Morning all,
I'm hoping you can diagnose me as I know I have a witchy path but I'm not too sure how to follow it or even what it is :)
I could write pages & pages about how I feel but I'll try to trim it down:
I'm fairly sure my maternal line followed a craft, my great grandmother was known as the village witch & apparently had the knowledge of when a girl was pregnant even before the girl knew, nobody knows how she knew.She would be called upon for births and deaths. My nana used to take me out on walks to identify the signs of spring & the signs of autumn when I was little, sadly I had no interest. These women lived in a poor mining village and my mother left the village to pursue a career in the city where I now live and I think she left the magic behind. She's been dead for a few years so i can't ask her but she loved gardening and growing things and had weird experiences in Macchu Picchu and Egypt that she couldn't explain.
As a young teen I had a weird instinct, I could guess answers to things & know they were right e.g. give me any multiple choice question on any subject & I'd always guess the answer. I got into crystals for a bit as an alternative/hippy teen , and heavily into drugs as I loved leaving my mind & going elsewhere. But my mind can be a bit twisted as well & it has dark places where I don't want to go so I never took LSD as I was too afraid of my own imagination.
As an adult I was married to an addict for 12 years & hid my spiritual side as I purposefully hid from the knowledge he was a drug addict, as I had a very comfortable life. Emotionally & financially abusive, I finally managed to leave him with my children & started a new life.
I'm now divorced from addict exH & have rebuilt my life & am stable, now I have time for me & I'm growing things like veg & herbs, going to festivals & attending talks on trees, making smudge sticks.
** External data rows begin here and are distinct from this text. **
==> src/hdl/sfr_pkg.sv <==
// Package for the serial frame receiver: codes, reset values, state and result types.
// Used by the result channel interface, the step logic and the top level. No dependencies.
`default_nettype none

package sfr_pkg;

  localparam int unsigned PADDR_W = 3;

  localparam logic [7:0]  START_BYTE  = 8'h01;
  localparam logic [7:0]  ACK_BYTE    = 8'h06;
  localparam logic [7:0]  NAK_BYTE    = 8'h15;
  localparam logic [7:0]  XOR_SEED    = 8'hFF;
  localparam logic [7:0]  MIN_LEN     = 8'd3;
  localparam logic [8:0]  MAX_LEN_RST = 9'd256;
  localparam logic [15:0] TIMEOUT_RST = 16'd1000;

  localparam logic REG_MAX_LEN = 1'b0;
  localparam logic REG_TIMEOUT = 1'b1;

  localparam logic [1:0] PH_HUNT = 2'd0;
  localparam logic [1:0] PH_LEN  = 2'd1;
  localparam logic [1:0] PH_BODY = 2'd2;

  typedef enum logic [2:0] {
    KIND_BYTE     = 3'd0,
    KIND_GOOD     = 3'd1,
    KIND_CSUM_BAD = 3'd2,
    KIND_LEN_BAD  = 3'd3,
    KIND_TIMEOUT  = 3'd4
  } kind_e;

  typedef struct packed {
    logic [1:0]  phase;
    logic [7:0]  bytes_left;
    logic [8:0]  position;
    logic [7:0]  running_xor;
    logic [15:0] idle_count;
  } st_t;

  typedef struct packed {
    kind_e      kind;
    logic [7:0] data_byte;
    logic [8:0] byte_index;
    logic       control_valid;
    logic [7:0] control_byte;
  } res_t;

  function automatic st_t hunt_state();
    st_t s;
    s.phase       = PH_HUNT;
    s.bytes_left  = 8'd0;
    s.position    = 9'd0;
    s.running_xor = XOR_SEED;
    s.idle_count  = 16'd0;
    return s;
  endfunction

endpackage

`default_nettype wire

==> src/hdl/sfr_in_if.sv <==
// Input channel of the serial frame receiver: received byte or time tick per beat.
// Stand-alone; no package needed.
`default_nettype none

interface sfr_in_if;
  logic       valid;
  logic       ready;
  logic       operation;
  logic [7:0] rx_byte;

  modport source (output valid, operation, rx_byte, input ready);
  modport sink   (input valid, operation, rx_byte, output ready);
endinterface

`default_nettype wire

==> src/hdl/sfr_out_if.sv <==
// Result channel of the serial frame receiver: one frame byte or verdict per beat.
// Depends on sfr_pkg for the kind codes.
`default_nettype none

interface sfr_out_if;
  logic               valid;
  logic               ready;
  sfr_pkg::kind_e     kind;
  logic [7:0]         data_byte;
  logic [8:0]         byte_index;
  logic               control_valid;
  logic [7:0]         control_byte;

  modport source (output valid, kind, data_byte, byte_index, control_valid, control_byte,
                  input ready);
  modport sink   (input valid, kind, data_byte, byte_index, control_valid, control_byte,
                  output ready);
endinterface

`default_nettype wire

==> src/hdl/sfr_step.sv <==
// Next-state and result logic of the frame receiver for one byte or tick.
// Depends on sfr_pkg for the state and result types and the protocol constants.
`default_nettype none

module sfr_step (
  input  var sfr_pkg::st_t  st_i,
  input  wire               operation_i,
  input  wire  [7:0]        rx_byte_i,
  input  wire  [8:0]        max_frame_len_i,
  input  wire  [15:0]       timeout_ticks_i,
  output sfr_pkg::st_t      st_o,
  output logic              res_valid_o,
  output sfr_pkg::res_t     res_o
);

  logic [15:0] limit;
  logic [16:0] idle_inc;
  logic [9:0]  total_len;

  assign limit     = (timeout_ticks_i == 16'd0) ? 16'd1 : timeout_ticks_i;
  assign idle_inc  = {1'b0, st_i.idle_count} + 17'd1;
  assign total_len = {2'b00, rx_byte_i} + 10'd2;

  always_comb begin
    st_o        = st_i;
    res_valid_o = 1'b0;
    res_o       = '0;
    res_o.kind  = sfr_pkg::KIND_BYTE;
    if (operation_i) begin
      if (st_i.phase != sfr_pkg::PH_HUNT) begin
        if (idle_inc >= {1'b0, limit}) begin
          st_o        = sfr_pkg::hunt_state();
          res_valid_o = 1'b1;
          res_o.kind  = sfr_pkg::KIND_TIMEOUT;
        end else begin
          st_o.idle_count = idle_inc[15:0];
        end
      end
    end else begin
      unique case (st_i.phase)
        sfr_pkg::PH_HUNT: begin
          if (rx_byte_i == sfr_pkg::START_BYTE) begin
            st_o.phase       = sfr_pkg::PH_LEN;
            st_o.position    = 9'd0;
            st_o.running_xor = sfr_pkg::XOR_SEED;
            st_o.idle_count  = 16'd0;
          end
        end
        sfr_pkg::PH_LEN: begin
          res_valid_o = 1'b1;
          if (rx_byte_i < sfr_pkg::MIN_LEN || total_len > {1'b0, max_frame_len_i}) begin
            st_o                = sfr_pkg::hunt_state();
            res_o.kind          = sfr_pkg::KIND_LEN_BAD;
            res_o.control_valid = 1'b1;
            res_o.control_byte  = sfr_pkg::NAK_BYTE;
          end else begin
            st_o.phase       = sfr_pkg::PH_BODY;
            st_o.bytes_left  = rx_byte_i;
            st_o.position    = 9'd1;
            st_o.running_xor = st_i.running_xor ^ rx_byte_i;
            st_o.idle_count  = 16'd0;
            res_o.data_byte  = rx_byte_i;
            res_o.byte_index = 9'd1;
          end
        end
        sfr_pkg::PH_BODY: begin
          res_valid_o = 1'b1;
          if (st_i.bytes_left <= 8'd1) begin
            st_o                = sfr_pkg::hunt_state();
            res_o.control_valid = 1'b1;
            if (st_i.running_xor == rx_byte_i) begin
              res_o.kind         = sfr_pkg::KIND_GOOD;
              res_o.byte_index   = st_i.position + 9'd2;
              res_o.control_byte = sfr_pkg::ACK_BYTE;
            end else begin
              res_o.kind         = sfr_pkg::KIND_CSUM_BAD;
              res_o.control_byte = sfr_pkg::NAK_BYTE;
            end
          end else begin
            st_o.running_xor = st_i.running_xor ^ rx_byte_i;
            st_o.position    = st_i.position + 9'd1;
            st_o.bytes_left  = st_i.bytes_left - 8'd1;
            st_o.idle_count  = 16'd0;
            res_o.data_byte  = rx_byte_i;
            res_o.byte_index = st_i.position + 9'd1;
          end
        end
        default: begin
          st_o = sfr_pkg::hunt_state();
        end
      endcase
    end
  end

endmodule

`default_nettype wire

==> src/hdl/serial_frame_receiver_xor_ack.sv <==
// Top level of the serial frame receiver: input register, step logic, result register, APB.
// Depends on sfr_pkg, sfr_in_if, sfr_out_if and sfr_step.
//
//   channel   direction  beat
//   in_i      sink       operation (0 byte, 1 tick), rx_byte
//   out_o     source     kind, data_byte, byte_index, control_valid, control_byte
//   APB       slave      max_frame_len at 0x0, timeout_ticks at 0x4
//
// Each beat passes through the input register and then the result register, so a result is
// offered from the result register, and one beat enters per cycle unless a stalled result fills both.
// Reset returns the receiver to hunting and the registers to 256 and 1000.
// A stalled result holds the input register; the input side stalls only when both are full.
`default_nettype none

module serial_frame_receiver_xor_ack (
  input  wire                          clk_i,
  input  wire                          rst_ni,
  sfr_in_if.sink                       in_i,
  sfr_out_if.source                    out_o,
  input  wire                          psel,
  input  wire                          penable,
  input  wire                          pwrite,
  input  wire  [sfr_pkg::PADDR_W-1:0]  paddr,
  input  wire  [31:0]                  pwdata,
  output logic [31:0]                  prdata,
  output logic                         pready
);

  logic [8:0]    max_len_q;
  logic [15:0]   timeout_q;
  logic          cfg_wr;

  logic          s1_valid_q;
  logic          s1_op_q;
  logic [7:0]    s1_byte_q;
  logic          advance;
  logic          in_fire;
  logic          s1_fire;

  sfr_pkg::st_t  st_q;
  sfr_pkg::st_t  st_d;
  logic          res_valid;
  sfr_pkg::res_t res;

  logic          out_valid_q;
  sfr_pkg::res_t out_q;

  assign pready = 1'b1;
  assign cfg_wr = psel && penable && pwrite;

  always_ff @(posedge clk_i or negedge rst_ni) begin
    if (!rst_ni) begin
      max_len_q <= sfr_pkg::MAX_LEN_RST;
      timeout_q <= sfr_pkg::TIMEOUT_RST;
    end else if (cfg_wr) begin
      unique case (paddr[2])
        sfr_pkg::REG_MAX_LEN: max_len_q <= pwdata[8:0];
        sfr_pkg::REG_TIMEOUT: timeout_q <= pwdata[15:0];
        default: ;
      endcase
    end
  end

  always_comb begin
    unique case (paddr[2])
      sfr_pkg::REG_MAX_LEN: prdata = {23'd0, max_len_q};
      sfr_pkg::REG_TIMEOUT: prdata = {16'd0, timeout_q};
      default:              prdata = 32'd0;
    endcase
  end

  assign advance    = !out_valid_q || out_o.ready;
  assign in_i.ready = !s1_valid_q || advance;
  assign in_fire    = in_i.valid && in_i.ready;
  assign s1_fire    = s1_valid_q && advance;

  always_ff @(posedge clk_i or negedge rst_ni) begin
    if (!rst_ni) begin
      s1_valid_q <= 1'b0;
    end else if (in_i.ready) begin
      s1_valid_q <= in_i.valid;
    end
  end

  always_ff @(posedge clk_i) begin
    if (in_fire) begin
      s1_op_q   <= in_i.operation;
      s1_byte_q <= in_i.rx_byte;
    end
  end

  sfr_step u_step (
    .st_i            (st_q),
    .operation_i     (s1_op_q),
    .rx_byte_i       (s1_byte_q),
    .max_frame_len_i (max_len_q),
    .timeout_ticks_i (timeout_q),
    .st_o            (st_d),
    .res_valid_o     (res_valid),
    .res_o           (res)
  );

  always_ff @(posedge clk_i or negedge rst_ni) begin
    if (!rst_ni) begin
      st_q        <= sfr_pkg::hunt_state();
      out_valid_q <= 1'b0;
    end else if (advance) begin
      out_valid_q <= s1_valid_q && res_valid;
      if (s1_valid_q) begin
        st_q <= st_d;
      end
    end
  end

  always_ff @(posedge clk_i) begin
    if (s1_fire && res_valid) begin
      out_q <= res;
    end
  end

  assign out_o.valid         = out_valid_q;
  assign out_o.kind          = out_q.kind;
  assign out_o.data_byte     = out_q.data_byte;
  assign out_o.byte_index    = out_q.byte_index;
  assign out_o.control_valid = out_q.control_valid;
  assign out_o.control_byte  = out_q.control_byte;

  a_hunt_clean: assert property (@(posedge clk_i) disable iff (!rst_ni)
    st_q.phase == sfr_pkg::PH_HUNT |->
      st_q.position == 9'd0 && st_q.running_xor == sfr_pkg::XOR_SEED &&
      st_q.idle_count == 16'd0)
    else $error("hunting state not cleared");

  a_body_pending: assert property (@(posedge clk_i) disable iff (!rst_ni)
    st_q.phase == sfr_pkg::PH_BODY |-> st_q.bytes_left != 8'd0 && st_q.position != 9'd0)
    else $error("body phase without bytes due");

  a_abort_hunts: assert property (@(posedge clk_i) disable iff (!rst_ni)
    s1_fire && res_valid && res.kind != sfr_pkg::KIND_BYTE |=>
      st_q.phase == sfr_pkg::PH_HUNT)
    else $error("verdict did not return to hunting");

  a_control_match: assert property (@(posedge clk_i) disable iff (!rst_ni)
    out_valid_q |->
      out_q.control_valid == (out_q.kind == sfr_pkg::KIND_GOOD ||
                              out_q.kind == sfr_pkg::KIND_CSUM_BAD ||
                              out_q.kind == sfr_pkg::KIND_LEN_BAD))
    else $error("control byte flag does not match result kind");

endmodule

`default_nettype wire

==> src/flat_wrapper.sv <==
// flat-port wrapper written by rule: the top's interface ports become plain ports
module serial_frame_receiver_xor_ack_flat 
  (clk_i, rst_ni, psel, penable, pwrite, paddr, pwdata, prdata, pready, in_i_valid, in_i_operation, in_i_rx_byte, in_i_ready, out_o_valid, out_o_kind, out_o_data_byte, out_o_byte_index, out_o_control_valid, out_o_control_byte, out_o_ready);
  sfr_in_if in_i_i ();
  sfr_out_if out_o_i ();
  input  wire clk_i;
  input  wire rst_ni;
  input  wire psel;
  input  wire penable;
  input  wire pwrite;
  input  wire  [sfr_pkg::PADDR_W-1:0] paddr;
  input  wire  [31:0] pwdata;
  output logic [31:0] prdata;
  output logic pready;
  input wire logic [$bits(in_i_i.valid)-1:0] in_i_valid;
  input wire logic [$bits(in_i_i.operation)-1:0] in_i_operation;
  input wire logic [$bits(in_i_i.rx_byte)-1:0] in_i_rx_byte;
  output wire logic [$bits(in_i_i.ready)-1:0] in_i_ready;
  output wire logic [$bits(out_o_i.valid)-1:0] out_o_valid;
  output wire logic [$bits(out_o_i.kind)-1:0] out_o_kind;
  output wire logic [$bits(out_o_i.data_byte)-1:0] out_o_data_byte;
  output wire logic [$bits(out_o_i.byte_index)-1:0] out_o_byte_index;
  output wire logic [$bits(out_o_i.control_valid)-1:0] out_o_control_valid;
  output wire logic [$bits(out_o_i.control_byte)-1:0] out_o_control_byte;
  input wire logic [$bits(out_o_i.ready)-1:0] out_o_ready;
  assign in_i_i.valid = in_i_valid;
  assign in_i_i.operation = in_i_operation;
  assign in_i_i.rx_byte = in_i_rx_byte;
  assign in_i_ready = in_i_i.ready;
  assign out_o_valid = out_o_i.valid;
  assign out_o_kind = out_o_i.kind;
  assign out_o_data_byte = out_o_i.data_byte;
  assign out_o_byte_index = out_o_i.byte_index;
  assign out_o_control_valid = out_o_i.control_valid;
  assign out_o_control_byte = out_o_i.control_byte;
  assign out_o_i.ready = out_o_ready;
  serial_frame_receiver_xor_ack u_core (.clk_i(clk_i), .rst_ni(rst_ni), .in_i(in_i_i), .out_o(out_o_i), .psel(psel), .penable(penable), .pwrite(pwrite), .paddr(paddr), .pwdata(pwdata), .prdata(prdata), .pready(pready));
endmodule
==> config.mk <==
export PLATFORM = sky130hd
export DESIGN_NAME = serial_frame_receiver_xor_ack_flat
export DESIGN_NICKNAME = d
export VERILOG_FILES = /design/src/hdl/sfr_pkg.sv /design/src/hdl/sfr_in_if.sv /design/src/hdl/sfr_out_if.sv /design/src/hdl/sfr_step.sv /design/src/hdl/serial_frame_receiver_xor_ack.sv /design/src/flat_wrapper.sv
export SDC_FILE = /design/constraint.sdc
export NUM_CORES = 1
export LEC_CHECK = 0
export ABC_CLOCK_PERIOD_IN_PS = 7200
export BUFFER_PORTS_ARGS = -buffer_cell sky130_fd_sc_hd__buf_2
export CAP_MARGIN = 30
export CORE_MARGIN = 4
export CORE_UTILIZATION = 30
export CTS_CLUSTER_SIZE = 40
export DETAILED_ROUTE_END_ITERATION = 8
export GPL_TIMING_DRIVEN = 0
export MAX_ROUTING_LAYER = met4
export SETUP_SLACK_MARGIN = 0.1
export SKIP_CTS_REPAIR_TIMING = 1
export SLEW_MARGIN = 20
export SYNTH_ARGS = -nofsm -noshare
export SYNTH_HDL_FRONTEND = slang
export SYNTH_HIERARCHICAL = 1
export SYNTH_SLANG_ARGS = --single-unit
==> constraint.sdc <==
create_clock -name clk_i -period 7.2 [get_ports clk_i]
set_input_delay 0 -clock clk_i [delete_from_list [all_inputs] [get_ports clk_i]]
set_output_delay 0 -clock clk_i [all_outputs]
set_load 0.01 [all_outputs]
==> impl_results.md <==
- Largest net degree at the start of global routing: 53
- Worst R2R Start: u_core/st_q[0]$_DFFE_PN0P_
- Worst Path Required: 7270 ps
- Vias in the first global route: between 5,000 and 6,000
- Worst setup SP type: flop
- Final core area utilization: 0.368
- Crit Path Class: flop to flop
- Clock Tree Buf Depth: 2
- DRT antenna net count: 0
- RSZ-0062 raised after global routing: false
- WL final: 18,600 um
- Vias/cell: a little under 5
- WL/cell: between 15 and 20 um
- Die width: 165 um
- CTS clock-pin slew for the worst setup and hold paths: 80 ps
- Antenna Cells: 0
- Worst Tran Pin Value: ~860 ps
- Clock share of power: 0.249
- Total GRT Usage: 0.138
- Pwr Total: between 2 and 2.5 mW
- DR pass1 iterations: 5
- Min-Delay Path Class: input pin to asynchronous set/reset pin
- # clock sinks: roughly 110
- Max VDD drop: 0.133 mV
- Max-slew violations: 0
- Setup Skew: approximately 10 ps
- Final period utilization: 0.662
- Net Switching: around 0.8 mW
- Crit path time final: between 4000 and 5000 ps
- Max Freq: ~210 MHz
- Row cnt: 57
- Ports: roughly 120
- Total gr overflow: 0
- Synth async-reset ratio: 0.648
- Bufs and invs on worst path: 2
- Combinational power share: 0.369
- CTS tree: done
- Area contributors post-synth: dfrtp_1, edfxtp_1, mux2_2
- CP max stage delay: ~490 ps
- RD Place Congestion: ~0.83
- Outcome: completed
- Finish-stage setup viols: 0
- CTS HTree Levels: 3
- Crit path max-delay cell type: a2111oi_0
- CP cell instances: ha_1 > nand4_1 > or2_2 > xnor2_1 > ha_1 > nand4_1 > a2111oi_0 > o21ai_0 > a21boi_1 > buf_2 > nor2b_1 > o31ai_1 > nand2_1 > nor2_4 > buf_16
- Share of layout cells above drive strength 1: 0.302
- CP max FO: 21
- Pwr/cell area: about 250 mW/mm2
- Syn_area_per_cell: 10.2 um2
- CTS root buf: clkbuf_16
- Final #Nets: 945
- Die Ht: 165 um
- Most common cell after layout, fill and taps aside: buf_2
- Fill cell count: 2,450
- Family with the most delay on the worst path: simple AND/OR/NAND/NOR gates
- Area of the die: roughly 0.027 mm2
- Yosys warning total: 6
- CTS buffer count: 9
- Max_cap viols: 0
- Mapped Cells: slightly above 700
- Clock latency on the worst-skew pair: between 300 and 400 ps
- Cell Area, Synth: between 0.007 and 0.008 mm2
- Rel. slew slack: 0.426
- Post-DP HPWL: between 10,000 and 15,000 um
- Reg power frac: 0.382
- Setup tns final: 0 ps
- Most frequent cells in the layout: buf_2, mux2_2, dfrtp_1, nor2_1, edfxtp_1
- Post-synth EDFFs: 38
- Net Sw Frac: 0.364
- First-pass GRT wire length: between 20,000 and 30,000 um
- Number of remaining DRC errors: 0
- Via count: ~5,900
- Yosys cell types: 75
- Final Hold Viols: 0
- Initial antenna violation count: 0
- DR iter-0 viols: 304
- Flops & latches, synth: between 100 and 150
- Synth top area share: 0.186
- Arrival @ worst endpoint: about 4800 ps
- Layout area overhead: 20.9%
- Top_reg_cell synth: dfrtp_1
- Internal Power: around 1.4 mW
- Initial Util: 0.304
- CP Launch Point: u_core/st_q[0]$_DFFE_PN0P_
- Sequential fraction of the synthesis area: 0.394
- Critical path endpoint category: flop
- Placeable Area: 0.0242 mm2
- Buffers on Ports: slightly below 80
- Leakage: 3.84 nW
- Cell accounting for the most synthesized area: dfrtp_1
## synth_stat cells, types with 3 or more instances
cell type	instances
inv_1	36
buf_4	31
mux2_4	10
nor3_1	15
ha_1	35
o21ai_0	34
buf_6	7
o211ai_1	9
a31oi_1	4
a21oi_1	32
o41ai_1	5
and3_1	10
conb_1	3
xnor2_1	16
o2bb2ai_1	5
nand2b_1	3
mux2_2	68
nand2_1	32
nor2_1	44
a311oi_1	3
dfstp_2	15
nor4_1	13
a21o_1	4
clkbuf_1	14
a211oi_1	10
nand3_1	20
a22o_1	8
xor2_1	6
or3_1	3
a221o_1	14
or2_2	7
and2_1	18
nand4_1	9
dfrtp_1	55
nor2b_1	22
edfxtp_1	38
buf_2	11
a41o_1	3
a22oi_1	3
## per-layer routing
| metal | GRT usage | vias to the layer above | wire, um |
|---|---|---|---|
| met1 | 0.188 | 2765 | 8800 |
| met4 | 0.0261 | 0 | 180 |
| li1 | - | 2897 | - |
| met2 | 0.215 | 169 | 8700 |
| met5 | - | - | 0 |
| met3 | 0.0265 | 20 | 907 |
## cells by family (layout without fill, tap and decap cells)
logic type,count (synthesis),count (layout),share of synthesized area
compound gates,159,159,0.153
simple gates,214,214,0.163
mux,80,80,0.127
fa+ha+maj,35,35,0.0593
buf+inv,101,225,0.0763
other cells,3,21,0.00153
flops,108,108,0.394
xor+xnor,22,22,0.0261
## sequential cells by signal, summed over array words and instances (netlist names), 3 cells and up
register                   flops
u_core/out_o.control_byte      8
u_core/max_len_q               9
u_core/out_o.kind              3
u_core/st_q                   43
u_core/out_o.byte_index        9
u_core/s1_byte_q               8
u_core/timeout_q              16
u_core/out_o.data_byte         8
## area by class of cell
cell class / count / area [um2] / area share
clock inverters: 7 / 106 / 0.0119
flip-flops and latches: 108 / 2910 / 0.326
plain buffers: 65 / 428 / 0.0480
repair buffers: 108 / 728 / 0.0816
multi-input cells: 531 / 3980 / 0.446
well taps: 324 / 405 / 0.0454
inverters: 36 / 135 / 0.0151
clock buffers: 9 / 225 / 0.0252
## worst paths after layout
path / endpoint / slack [ps] / cells past startpoint
setup / recovery: u_core/out_o.control_byte[5]$_DFFE_PP_ / 2430 / 15
hold reg to reg: u_core/st_q[27]$_DFFE_PN0P_ / 510 / 1
min in group clk_i: u_core/timeout_q[11]$_DFFE_PN0P_ / 100 / 3
hold / removal: u_core/out_o.valid$_DFFE_PN0P_ / 60 / 2
setup reg to reg: u_core/out_o.control_byte[5]$_DFFE_PP_ / 2430 / 15
max in group asynchronous: u_core/st_q[23]$_DFFE_PN1P_ / 6520 / 3
## power groups by stage
stage / registers, mW / clock network, mW / logic, mW
after global routing: 0.876 / 0.604 / 0.924
after detailed placement: 0.872 / 0 / 0.816
after global placement: 0.871 / 0 / 0.798
after CTS: 0.860 / 0.575 / 0.821
final: 0.861 / 0.562 / 0.833
after floorplan: 0.847 / 0 / 0.585
## per-stage QoR
step | std cells | setup slack, ps | area (um2) | hold slack (ps)
2_1_floorplan | 740 | 2640 | 7450 | -296
3_3_place_gp | 1142 | 1010 | 8250 | 179
3_5_place_dp | 1144 | 2460 | 8310 | -94.9
4_1_cts | 1160 | 2430 | 8640 | -485
5_1_grt | 1188 | 2220 | 8920 | 94.4
6_report | 1188 | 2430 | 8920 | 58.2
No activity file was read; power rests on OpenSTA's default activity.
==> src/utf8_stream_decoder.sv <==
// Decodes a byte stream under the original six-byte UTF-8 rule, one code point per sequence.
// Takes one byte per cycle with no gaps; a byte is held in the input register and
// its code point, if it ends a sequence, is then written into the result register.
// Only a stalled result register with a new result waiting stops intake. The decode step
// between the two registers is a lead-length priority match and a 6-bit shift-and-or.
// A text that ends mid-sequence yields the bits gathered so far with the truncated flag set.
module utf8_stream_decoder
    import utf8d_pkg::*;
(
    input  logic        aclk,
    input  logic        aresetn,
    input  logic        s_tvalid,
    output logic        s_tready,
    input  logic [7:0]  s_tdata,   // text_byte
    input  logic        s_tlast,   // end_of_text
    output logic        m_tvalid,
    input  logic        m_tready,
    output logic [39:0] m_tdata,   // code_point[30:0], sequence_length[33:31], zero pad
    output logic [0:0]  m_tuser,   // truncated
    output logic        m_tlast    // last
);

    logic    in_valid_reg;
    item_t   in_item_reg;
    logic    out_valid_reg;
    result_t out_res_reg;
    step_t   step;
    logic    out_free;
    logic    stage_go;

    utf8d_decode u_decode (
        .aclk    (aclk),
        .aresetn (aresetn),
        .fire    (stage_go),
        .item    (in_item_reg),
        .step    (step)
    );

    assign out_free = !out_valid_reg || m_tready;
    assign stage_go = in_valid_reg && (out_free || !step.emit);
    assign s_tready = !in_valid_reg || stage_go;

    always_ff @(posedge aclk) begin
        if (!aresetn) begin
            in_valid_reg <= 1'b0;
        end else if (s_tready) begin
            in_valid_reg <= s_tvalid;
        end
    end

    always_ff @(posedge aclk) begin
        if (s_tready && s_tvalid) begin
            in_item_reg.text_byte   <= s_tdata;
            in_item_reg.end_of_text <= s_tlast;
        end
    end

    always_ff @(posedge aclk) begin
        if (!aresetn) begin
            out_valid_reg <= 1'b0;
        end else if (stage_go && step.emit) begin
            out_valid_reg <= 1'b1;
        end else if (m_tready) begin
            out_valid_reg <= 1'b0;
        end
    end

    always_ff @(posedge aclk) begin
        if (stage_go && step.emit) begin
            out_res_reg <= step.res;
        end
    end

    assign m_tvalid = out_valid_reg;
    assign m_tdata  = {6'd0, out_res_reg.sequence_length, out_res_reg.code_point};
    assign m_tuser  = out_res_reg.truncated;
    assign m_tlast  = out_res_reg.last;

    // a truncated result always closes the text
    assert property (@(posedge aclk) disable iff (!aresetn)
        stage_go && step.emit && step.res.truncated |-> step.res.last)
        else $error("truncated result without last");

    // a one-byte sequence can never be cut off
    assert property (@(posedge aclk) disable iff (!aresetn)
        m_tvalid && m_tdata[33:31] == LEN_ONE |-> !m_tuser[0])
        else $error("one-byte sequence flagged truncated");

    // a held item stays in the input register
    assert property (@(posedge aclk) disable iff (!aresetn)
        in_valid_reg && !stage_go |=> in_valid_reg && $stable(in_item_reg))
        else $error("stalled item lost");

    // results always carry a nonzero length
    assert property (@(posedge aclk) disable iff (!aresetn)
        m_tvalid |-> m_tdata[33:31] != '0)
        else $error("result with zero length");

endmodule
## config.mk

```make
export PLATFORM = sky130hd
export DESIGN_NAME = searchable_value_stack_flat
export DESIGN_NICKNAME = d
export VERILOG_FILES = /design/src/sv/svs_pkg.sv /design/src/sv/svs_ifs.sv /design/src/sv/searchable_value_stack.sv /design/src/flat_wrapper.sv
export SDC_FILE = /design/constraint.sdc
export NUM_CORES = 2
export LEC_CHECK = 0
export BUFFER_PORTS_ARGS = -buffer_cell sky130_fd_sc_hd__buf_2
export CAP_MARGIN = 30
export CORE_MARGIN = 4
export CORE_UTILIZATION = 44
export DETAILED_ROUTE_END_ITERATION = 8
export GPL_TIMING_DRIVEN = 1
export PLACE_DENSITY_LB_ADDON = 0.1
export SYNTH_ARGS = -nofsm -noshare
export SYNTH_HDL_FRONTEND = slang
export SYNTH_SLANG_ARGS = --single-unit
```

## constraint.sdc

```tcl
create_clock -name clk -period 4.82 [get_ports clk]
set_clock_uncertainty 0.05 [all_clocks]
set_input_delay 0.241 -clock clk [delete_from_list [all_inputs] [get_ports clk]]
set_output_delay 0.241 -clock clk [all_outputs]
set_load 0.02 [all_outputs]
```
Holidaying in yurts. Not on purpose but its just happening :)
I've had the feeling for a while now that I'm standing on the doorstep of something that has always been there. Its not as profound as a spiritual awakening or anything like that, its more that I'm at a border of who I really am and I can choose to cross or to stay where I am in ignorance, & either choice is fine.
I'm searching for what I am, I tried Wicca a few years ago but I'm not at all comfortable with deity worship. I'm currently doing an online course on Hedgewitchery which is really interesting & I'm enjoying it but its going into unicorns, fairies, dragons, pixies etc which isn't my thing, I prefer trees & the earth & not even sure I believe in unicorns let alone trying to communicate with one. I'll finish the course & will probably do another on natural magic or ancient magic, I want to start making my own candles.
I'm rambling now. Can I be a hedgewitch without the elementals? Can I do it in a semi detached house with a tiny garden & nosey neighbours :) I want to make teas from plants & grow things & make candles & observe the passing of the year, is this witchcraft?